The war on drugs has high costs to society, and helps to drive up prices of
drugs unnecessarily, causing financial distress and criminality in addicts.

Treating drug use as a criminal offense rather than as a disease, means you
take a single problem "substance abuse" and then create a 2nd criminal problem
on top of it.

Even the billionaire George Sorros crafted a systematic plan, that coupled
with legalization, solves nearly all the problems people expect to accompany
the suddenly cheap access to drugs.

Why the world will not use logic on this matter is beyond me.

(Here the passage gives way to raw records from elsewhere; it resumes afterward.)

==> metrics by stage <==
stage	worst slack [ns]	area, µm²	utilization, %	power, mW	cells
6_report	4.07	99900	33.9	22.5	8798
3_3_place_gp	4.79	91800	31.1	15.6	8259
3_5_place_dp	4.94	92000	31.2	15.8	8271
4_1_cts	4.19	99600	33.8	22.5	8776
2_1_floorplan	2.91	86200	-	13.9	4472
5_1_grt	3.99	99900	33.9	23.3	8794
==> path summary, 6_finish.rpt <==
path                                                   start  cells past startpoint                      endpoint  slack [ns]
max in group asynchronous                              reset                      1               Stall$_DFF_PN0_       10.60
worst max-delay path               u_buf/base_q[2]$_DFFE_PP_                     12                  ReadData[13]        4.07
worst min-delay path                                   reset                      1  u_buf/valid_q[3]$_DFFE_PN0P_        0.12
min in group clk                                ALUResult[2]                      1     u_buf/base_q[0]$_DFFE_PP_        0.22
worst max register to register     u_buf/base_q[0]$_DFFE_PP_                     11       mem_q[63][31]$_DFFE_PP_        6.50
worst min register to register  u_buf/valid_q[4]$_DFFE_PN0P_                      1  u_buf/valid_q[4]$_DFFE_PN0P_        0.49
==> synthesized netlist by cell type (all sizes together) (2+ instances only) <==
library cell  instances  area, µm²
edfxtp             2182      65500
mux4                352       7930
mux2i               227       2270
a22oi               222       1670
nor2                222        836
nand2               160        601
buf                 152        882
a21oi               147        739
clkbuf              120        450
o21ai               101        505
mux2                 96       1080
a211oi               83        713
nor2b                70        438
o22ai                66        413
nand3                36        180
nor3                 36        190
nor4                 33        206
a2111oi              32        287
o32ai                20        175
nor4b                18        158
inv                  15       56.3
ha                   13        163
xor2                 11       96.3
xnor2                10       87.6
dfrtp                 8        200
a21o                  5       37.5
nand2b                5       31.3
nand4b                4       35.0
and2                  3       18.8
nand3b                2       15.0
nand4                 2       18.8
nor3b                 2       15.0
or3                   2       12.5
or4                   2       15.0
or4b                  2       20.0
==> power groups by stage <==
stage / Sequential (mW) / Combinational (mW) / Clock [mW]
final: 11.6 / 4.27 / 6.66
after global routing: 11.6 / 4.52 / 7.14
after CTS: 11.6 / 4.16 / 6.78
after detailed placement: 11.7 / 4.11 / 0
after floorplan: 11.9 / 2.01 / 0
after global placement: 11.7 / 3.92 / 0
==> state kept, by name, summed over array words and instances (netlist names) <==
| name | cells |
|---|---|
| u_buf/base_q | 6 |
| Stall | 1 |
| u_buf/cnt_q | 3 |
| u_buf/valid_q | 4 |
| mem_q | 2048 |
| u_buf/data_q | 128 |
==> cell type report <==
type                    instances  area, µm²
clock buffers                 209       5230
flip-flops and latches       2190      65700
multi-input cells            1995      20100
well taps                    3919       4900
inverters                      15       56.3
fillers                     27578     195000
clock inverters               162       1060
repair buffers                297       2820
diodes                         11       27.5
[config.mk]
export PLATFORM = sky130hd
export DESIGN_NAME = txblock
export DESIGN_NICKNAME = d
export VERILOG_FILES = /design/src/rtl/txblock_pkg.sv /design/src/rtl/txblock_bit_timer.sv /design/src/rtl/txblock.sv
export SDC_FILE = /design/constraint.sdc
export NUM_CORES = 1
export LEC_CHECK = 0
export BUFFER_PORTS_ARGS = -buffer_cell sky130_fd_sc_hd__clkbuf_2
export CAP_MARGIN = 20
export CORE_MARGIN = 8
export CORE_UTILIZATION = 45
export DETAILED_ROUTE_END_ITERATION = 12
export GPL_TIMING_DRIVEN = 0
export PLACE_DENSITY_LB_ADDON = 0.3
export SYNTH_ARGS = -nofsm -noshare
export SYNTH_HDL_FRONTEND = slang
export SYNTH_HIERARCHICAL = 1
export SYNTH_SLANG_ARGS = --single-unit
[constraint.sdc]
create_clock -name clk16 -period 3.3 [get_ports clk16]
set_input_delay 0.66 -clock clk16 [delete_from_list [all_inputs] [get_ports clk16]]
set_output_delay 0.66 -clock clk16 [all_outputs]
set_load 0.03 [all_outputs]
[src/rtl/txblock_pkg.sv]
// rtl/txblock_pkg.sv - UART state encoding and line constants shared by transmitter and receiver
package txblock_pkg;

  typedef enum logic [2:0] {
    IDLE,
    START,
    DATA,
    PARITY,
    STOP
  } uart_state_e;

  localparam int   OVERSAMPLE_DEF = 16;
  localparam logic LINE_IDLE      = 1'b1;

endpackage

[src/rtl/txblock_bit_timer.sv]
// rtl/txblock_bit_timer.sv - per-bit oversample counter; bit_end marks the last cycle of a bit
module tx_bit_timer
  import txblock_pkg::*;
#(
  parameter int OVERSAMPLE = OVERSAMPLE_DEF
) (
  input  logic clk16,
  input  logic rst_n,
  input  logic run,
  output logic bit_end
);

  localparam int CW = (OVERSAMPLE > 1) ? $clog2(OVERSAMPLE) : 1;
  localparam logic [CW-1:0] LAST = CW'(OVERSAMPLE - 1);

  logic [CW-1:0] sample_cnt;

  // Holding the counter at zero while idle restarts bit timing on every accept.
  always_ff @(posedge clk16 or negedge rst_n) begin
    if (!rst_n) begin
      sample_cnt <= '0;
    end else if (!run || sample_cnt == LAST) begin
      sample_cnt <= '0;
    end else begin
      sample_cnt <= sample_cnt + 1'b1;
    end
  end

  assign bit_end = run && (sample_cnt == LAST);

endmodule

[src/rtl/txblock.sv]
// rtl/txblock.sv - UART transmitter: start, LSB-first data, optional parity, stop bit(s)
module txblock
  import txblock_pkg::*;
#(
  parameter int DATA_BITS  = 8,
  parameter int OVERSAMPLE = OVERSAMPLE_DEF,
  parameter int PARITY_EN  = 0,
  parameter int PARITY_ODD = 0,
  parameter int STOP_BITS  = 1
) (
  input  logic                 clk16,
  input  logic                 rst_n,
  input  logic [DATA_BITS-1:0] para_data_in,
  input  logic                 send_req,
  output logic                 serial_data_out,
  output logic                 tx_busy,
  output logic                 send_done
);

  localparam int BW = $clog2(DATA_BITS + 1);
  localparam logic [BW-1:0] LAST_BIT  = BW'(DATA_BITS - 1);
  localparam logic [BW-1:0] LAST_STOP = BW'(STOP_BITS - 1);

  uart_state_e          state;
  logic [DATA_BITS-1:0] shreg;
  logic                 parity;
  logic [BW-1:0]        bit_cnt;
  logic                 bit_end;

  tx_bit_timer #(.OVERSAMPLE(OVERSAMPLE)) u_timer (
    .clk16   (clk16),
    .rst_n   (rst_n),
    .run     (state != IDLE),
    .bit_end (bit_end)
  );

  // The line level for the next bit is registered on the edge that ends the current one.
  always_ff @(posedge clk16 or negedge rst_n) begin
    if (!rst_n) begin
      state           <= IDLE;
      shreg           <= '0;
      parity          <= 1'b0;
      bit_cnt         <= '0;
      serial_data_out <= LINE_IDLE;
      tx_busy         <= 1'b0;
      send_done       <= 1'b0;
    end else begin
      send_done <= 1'b0;
      case (state)
        IDLE: begin
          serial_data_out <= LINE_IDLE;
          if (send_req) begin
            shreg           <= para_data_in;
            parity          <= (^para_data_in) ^ (PARITY_ODD != 0);
            bit_cnt         <= '0;
            serial_data_out <= 1'b0;
            tx_busy         <= 1'b1;
            state           <= START;
          end
        end
        START: begin
          if (bit_end) begin
            serial_data_out <= shreg[0];
            state           <= DATA;
          end
        end
        DATA: begin
          if (bit_end) begin
            shreg <= shreg >> 1;
            if (bit_cnt == LAST_BIT) begin
              bit_cnt <= '0;
              if (PARITY_EN != 0) begin
                serial_data_out <= parity;
                state           <= PARITY;
              end else begin
                serial_data_out <= LINE_IDLE;
                state           <= STOP;
              end
            end else begin
              bit_cnt         <= bit_cnt + 1'b1;
              serial_data_out <= shreg[1];
            end
          end
        end
        PARITY: begin
          if (bit_end) begin
            serial_data_out <= LINE_IDLE;
            state           <= STOP;
          end
        end
        STOP: begin
          if (bit_end) begin
            if (bit_cnt == LAST_STOP) begin
              bit_cnt   <= '0;
              tx_busy   <= 1'b0;
              send_done <= 1'b1;
              state     <= IDLE;
            end else begin
              bit_cnt <= bit_cnt + 1'b1;
            end
          end
        end
        default: state <= IDLE;
      endcase
    end
  end

endmodule

Word level (Yosys, flattened, before mapping)
Cells that the tools add are included.

word-level totals
  output and inout port bits = 3
  bits in registers = 22
  input bits = 11
  word-level logic and storage cells = 68

cells by class
  reductions and logical operators = 15
  $add $sub $neg = 2
  multiplexer cells = 31
  eq/ne operators = 13

operators by type and width
  kind                                            count
  two-way mux 4 bit                               6
  two-way mux 3 bit                               7
  two-way mux 8 bit                               2
  one-hot mux 8 bit (2 select lines)              1
  one-hot mux 3 bit (5 select lines)              1
  inequality test 2 bit (second input constant)   7
  one-hot mux 4 bit (3 select lines)              1
  AND reduction 4 bit                             3
  two-way mux 1 bit                               11
  adder 4 x 1 -> 4 bit (second input constant)    2
  AND reduction 7 bit                             1
  == test 3 x 2 -> 1 bit (second input constant)  2
  nonzero test 3 bit                              2
  == test 4 x 3 -> 1 bit (second input constant)  1
  == test 4 bit (second input constant)           1
  zero test 4 bit                                 1
  one-hot mux 1 bit (4 select lines)              1
  nonzero test 2 bit                              2
  nonzero test 4 bit                              1
  == test 3 x 1 -> 1 bit (second input constant)  1
  == test 3 bit (second input constant)           1
  zero test 3 bit                                 1
  AND reduction 3 bit                             1
  one-hot mux 1 bit (2 select lines)              1
  other kinds (3)                                 3

Depth between registers and ports, before layout
  depth in word-level cells = 4
  mapped depth = 10
  mapped depth without buffers = 8

Modules after synthesis
The synthesis kept the hierarchy.

modules (own cells, without submodules)
  module        sequential area each (µm²)  times used  area an instance (µm²)  cells each
  txblock       451.7                       1           1068.5                  99
  tx_bit_timer  100.1                       1           173.9                   15

Least setup slack after synthesis
OpenSTA, ideal clock, no wires.

  kind = reg-to-reg
  start point = register state[1]
  end point = register shreg[0]
  required time = 3.172 ns
  period minus slack after synthesis = 1.788 ns
  path slack = 1.512 ns
  data arrival time = 1.660 ns
  setup time = 0.128 ns
  buffers on the path = 2
  stages on the path, launching flop included = 11
  cell sequence = dfrtp_1 -> buf_6 -> nor2_1 -> nand2_1 -> inv_1 -> nor2_1 -> mux2_1 -> nand3_1 -> buf_4 -> nand2_1 -> o21ai_0

between the ends
  cells in the longest elaborated chain, start to end = 4
  elaborated cells between the ends (all ways) = 9
  classes of those cells = eq/ne (3); mux (1); reduce/logical (5)

RTL lines
  item                                    line                     source
  start: declaration                      txblock.sv:24            uart_state_e state;
  start signal: assignment                txblock.sv:40            state <= IDLE;
  start signal: assignment                txblock.sv:58            state <= START;
  start signal: assignment                txblock.sv:64            state <= DATA;
  nonzero test 3 bit                      txblock.sv:33            .run (state != IDLE),
  logical AND 1 bit                       txblock_bit_timer.sv:29  assign bit_end = run && (sample_cnt == LAST);
  net bit_end                             txblock.sv:28            logic bit_end;
  inequality test 2 bit (no source line)  n/a
  AND reduction 3 bit (no source line)    n/a
  end signal: assignment                  txblock.sv:53            shreg <= para_data_in;
  end signal: assignment                  txblock.sv:69            shreg <= shreg >> 1;
  end: declaration                        txblock.sv:25            logic [DATA_BITS-1:0] shreg;

The timed path passes the listed nets, and every way through them passes these cells.
A chain may end at the register's enable or synchronous reset.

Worst setup path after layout
  start point = register state[1]
  end point = register shreg[2]

The elaborated chain is that of the path after synthesis.

==> flow_summary.ini <==
[clock_network]
cts_setup_buffers = 0
tritoncts = done
htree_levels = 1
cts_hold_buf = 0
cts_buffers = 3
cts_buffer_depth = 2
clkSlewWorstSetupHoldPaths_ps = 120
clkLatencyLatePin_ps = 310
clockRootBuffer = clkbuf_4
cts_resized = 0
clock_sinks = 22

[placed_design]
dp_hpwl_um = 1666
portBuffers = 13
dp_cells = 158
dpl_cell_area_mm2 = 0.001346
routabilityCongestion = 0.7975

[synth]
synth.distinct_cells = 41
synth_flop_cell = dfrtp_1
synth_area_mm2 = 0.001242
synth_area_leaders = dfrtp_1 42%, mux2i_1 6.4%, nand2_1 4.5%
postSynthCellCount = 114
synthesis.nets = 128
synth.top_cell.area_share = 0.4230
synth_top_cell_by_area = dfrtp_1
synth.most_common_cell = dfrtp_1
synth-async-reset-ratio = 1.000
synth_edf_count = 0
ys_seq_area_frac = 0.4441
ys_warn_count = 6
ys_ff_latch = 22
ys_top_cells_by_count = 21 x dfrtp_1, 15 x nand2_1, 8 x mux2i_1
avgSynthCellArea_um2 = 10.90

[power_and_ir_drop]
swShare = 0.3614
intPower_w = 0.0005904
p_seq_frac = 0.464
vdd_drop_max_uv = 403.8
p_leak_nw = 0.6236
power_switching_w = 0.0003341
comb_power_share = 0.376
powerDensity_mw_per_mm2 = 668.7
clkPwrFrac = 0.160

[sta]
clock.fmax_mhz = 467.5
finalCritPeriodShare = 0.6481
hold_viol = 0
slew_violations = 0
fin_tns_setup_ps = 0
period_needed_ps = 2139
timing.hold.ws_ps = 308.8
final-setup-viol-count = 0
rsz0062_at_grt = no
slew-limit-headroom = 0.6295
finClkSkew_ps = 2.348
tightest_slew_ps = 553.7

[drt]
via_per_inst = 5.506
wl_per_cell_um = 13.68
vias = 892
wl_um = 2216
antenna_left = 0
firstDrtPassIters = 4
drt_iter0_drc = 53
drc = 0

[global_routing]
antenna_found_initial = 0
track_usage = 0.1047
grt_first_pass_wirelength_um = 3836
grt_pass1_vias = 872
grt_max_degree = 23
grt_overflow_total = 0

[die]
row_count = 19
initial_core_util = 0.4625
die_y_um = 68.55
io_pins = 14
core-area_mm2 = 0.002686
die_w_um = 68.55
dieArea_mm2 = 0.004698

[worst_setup_path]
required_ps = 3500
critPathSlowestCell = nor2_1
crit_type = reg -> reg
r2r_setup_slack_ps = 1160
worstSetupEndpointType = flop
crit_chain = buf_6 > nor2_1 > nand2_1 > inv_1 > nor2_1 > mux2_1 > nand3_1 > buf_4 > nand2_1 > o21ai_0
critical_path_buf_inv_count = 3
cp.arrival_ps = 2340
critPathLaunchType = flop
cpPeakStageDelay_ps = 450
crit_family = simple AND/OR/NAND/NOR gates
crit_path_max_fanout = 10

[cells_and_area]
fin_area_mm2 = 0.001383
nNetsFinal = 146
antennaDiodeCount = 0
fin_util = 0.5147
drive_gt1_frac = 0.2824
syn_to_final_growth_pct = 11.28
fin_cells = 162

[run]
max-cap-violations = 0

[status]
status = finished clean

[worst_hold_path]
hp-class = in -> async
cell type report:
class	count	area [um2]
clock buffer	4	36.28
buffer	5	52.55
inverter	6	22.52
multi-input combinational	81	615.6
fill	262	1304
sequential	22	551.8
timing repair buffer	13	65.06
tap	31	38.79
cell families after synthesis:
kind of cell    after synthesis  synth area share
compound gates               30            0.1793
mux                          10           0.08258
fa+ha+maj                     3           0.03021
simple gates                 36            0.1833
xor+xnor                      2           0.02015
flops                        22            0.4441
buf+inv                      11           0.06042
worst paths after layout:
path / startpoint / end / cells past startpoint
max in group asynchronous: rst_n / serial_data_out / 1
min: rst_n / state[0] / 1
min in group clk16: tx_busy / tx_busy / 1
max reg2reg: state[1] / shreg[2] / 10
max: state[1] / shreg[2] / 10
min reg2reg: tx_busy / tx_busy / 1
layer usage:
layer | up-vias | track usage | share of wire
li1 | 440 | - | -
met1 | 435 | 0.1408 | 0.49
met2 | 13 | 0.1568 | 0.46
met3 | 4 | 0.02908 | 0.039
met4 | 0 | 0.03836 | 0.012
met5 | - | 0 | 0
per-stage QoR:
step                power [W]  setup WS, ps
floorplan           0.0007037          1512
global placement    0.0007656          1239
detailed placement  0.0007842          1192
CTS                 0.0009356          1164
global route        0.0009928         968.5
finish              0.0009245          1161
layout by cell type, fill, tap and decap left out, types with 2 or more instances in the layout:
cell      count
a22o_1        2
a211oi_1      2
clkbuf_4      3
mux2i_1       8
o21ai_0       7
inv_1         6
dfrtp_1      21
o21ai_1       4
ha_1          3
a21o_1        4
a21oi_1       2
nor3b_1       3
nor2_1        5
nand3_1       2
buf_6         4
nand2_1      15
clkbuf_2     13
registers in the layout, summed over array words and instances, names as in the netlist:
name                count
bit_cnt                 4
send_done               1
serial_data_out         1
shreg                   8
state                   3
tx_busy                 1
u_timer/sample_cnt      4
power groups by stage:
stage / logic, W / clock network [W] / registers (W)
floorplan: 0.000257 / 0 / 0.000446
global placement: 0.000336 / 0 / 0.000429
detailed placement: 0.000348 / 0 / 0.000436
CTS: 0.000351 / 0.000155 / 0.000430
global route: 0.000390 / 0.000161 / 0.000443
finish: 0.000347 / 0.000148 / 0.000429
Note: power is estimated with default switching activity, not from simulation.
`src/rtl/control_sequencer.sv`:
```
// Multi-cycle control sequencer for an accumulator CPU: FETCH/DECODE/EXEC/MEM/HALT.
// Optional macro STEP_MODE_EN: each completed instruction parks in IDLE awaiting start.
module control_sequencer #(
    parameter int OPCODE_W = 3,
    parameter int ADDR_W   = 5
) (
    input  logic                       clock,
    input  logic                       reset,
    input  logic                       start,
    input  logic [OPCODE_W+ADDR_W-1:0] ir,
    input  logic                       acc_zero,
    output logic                       ir_load,
    output logic                       pc_load,
    output logic                       pc_sel,
    output logic                       addr_sel,
    output logic                       acc_load,
    output logic [1:0]                 alu_op,
    output logic                       mem_we,
    output logic                       halted,
    output logic [2:0]                 state,
    output logic [7:0]                 instr_count
);

    localparam logic [2:0] S_IDLE   = 3'd0;
    localparam logic [2:0] S_FETCH  = 3'd1;
    localparam logic [2:0] S_DECODE = 3'd2;
    localparam logic [2:0] S_EXEC   = 3'd3;
    localparam logic [2:0] S_MEM    = 3'd4;
    localparam logic [2:0] S_HALT   = 3'd5;

`ifdef STEP_MODE_EN
    localparam logic [2:0] S_DONE = S_IDLE;
`else
    localparam logic [2:0] S_DONE = S_FETCH;
`endif

    localparam logic [OPCODE_W-1:0] OP_HALT  = OPCODE_W'(0);
    localparam logic [OPCODE_W-1:0] OP_LOAD  = OPCODE_W'(1);
    localparam logic [OPCODE_W-1:0] OP_STORE = OPCODE_W'(2);
    localparam logic [OPCODE_W-1:0] OP_ADD   = OPCODE_W'(3);
    localparam logic [OPCODE_W-1:0] OP_SUB   = OPCODE_W'(4);
    localparam logic [OPCODE_W-1:0] OP_JMP   = OPCODE_W'(5);
    localparam logic [OPCODE_W-1:0] OP_JZ    = OPCODE_W'(6);

    logic [OPCODE_W-1:0] opcode;
    logic                mem_op;
    logic [2:0]          next_state;
    logic                done;

    // Only the opcode field steers control; the operand goes straight to the datapath muxes.
    assign opcode = ir[ADDR_W +: OPCODE_W];
    assign mem_op = (opcode == OP_LOAD) || (opcode == OP_ADD) || (opcode == OP_SUB);
    assign halted = (state == S_HALT);

    always_comb begin
        next_state = state;
        done       = 1'b0;
        case (state)
            S_IDLE:   if (start) next_state = S_FETCH;
            S_FETCH:  next_state = S_DECODE;
            S_DECODE: next_state = S_EXEC;
            S_EXEC: begin
                if (opcode == OP_HALT) begin
                    next_state = S_HALT;
                    done       = 1'b1;
                end else if (mem_op) begin
                    next_state = S_MEM;
                end else begin
                    next_state = S_DONE;
                    done       = 1'b1;
                end
            end
            S_MEM: begin
                next_state = S_DONE;
                done       = 1'b1;
            end
            S_HALT:   next_state = S_HALT;
            default:  next_state = S_IDLE;
        endcase
    end

    always_comb begin
        ir_load  = 1'b0;
        pc_load  = 1'b0;
        pc_sel   = 1'b0;
        addr_sel = 1'b0;
        acc_load = 1'b0;
        alu_op   = 2'b00;
        mem_we   = 1'b0;
        case (state)
            S_FETCH:  ir_load = 1'b1;
            S_DECODE: pc_load = 1'b1;
            S_EXEC: begin
                if (mem_op) addr_sel = 1'b1;
                if (opcode == OP_STORE) begin
                    addr_sel = 1'b1;
                    mem_we   = 1'b1;
                end
                if ((opcode == OP_JMP) || ((opcode == OP_JZ) && acc_zero)) begin
                    pc_load = 1'b1;
                    pc_sel  = 1'b1;
                end
            end
            S_MEM: begin
                addr_sel = 1'b1;
                acc_load = 1'b1;
                if (opcode == OP_ADD)      alu_op = 2'b01;
                else if (opcode == OP_SUB) alu_op = 2'b10;
            end
            default: ;
        endcase
    end

    always_ff @(posedge clock) begin
        if (!reset) begin
            state       <= S_IDLE;
            instr_count <= 8'd0;
        end else begin
            state <= next_state;
            if (done) instr_count <= instr_count + 8'd1;
        end
    end

endmodule

```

Lets consider all the harm caused by alcohol - believe you me it is a lot -
drunk driving, alcoholism, liver scheloris and cancer risk increase plus a ton
of other health costs....

But all that pales in comparison to the damage that was done by prohibition.

There's also the recent example of all the benefits of legalizing cannabis.

Drug laws need to be reformed.

The war on drugs IS the problem, not the solution.

------
DrScump
Third time today this article was posted.

Original comments here:

[https://news.ycombinator.com/item?id=10530795](https://news.ycombinator.com/item?id=10530795)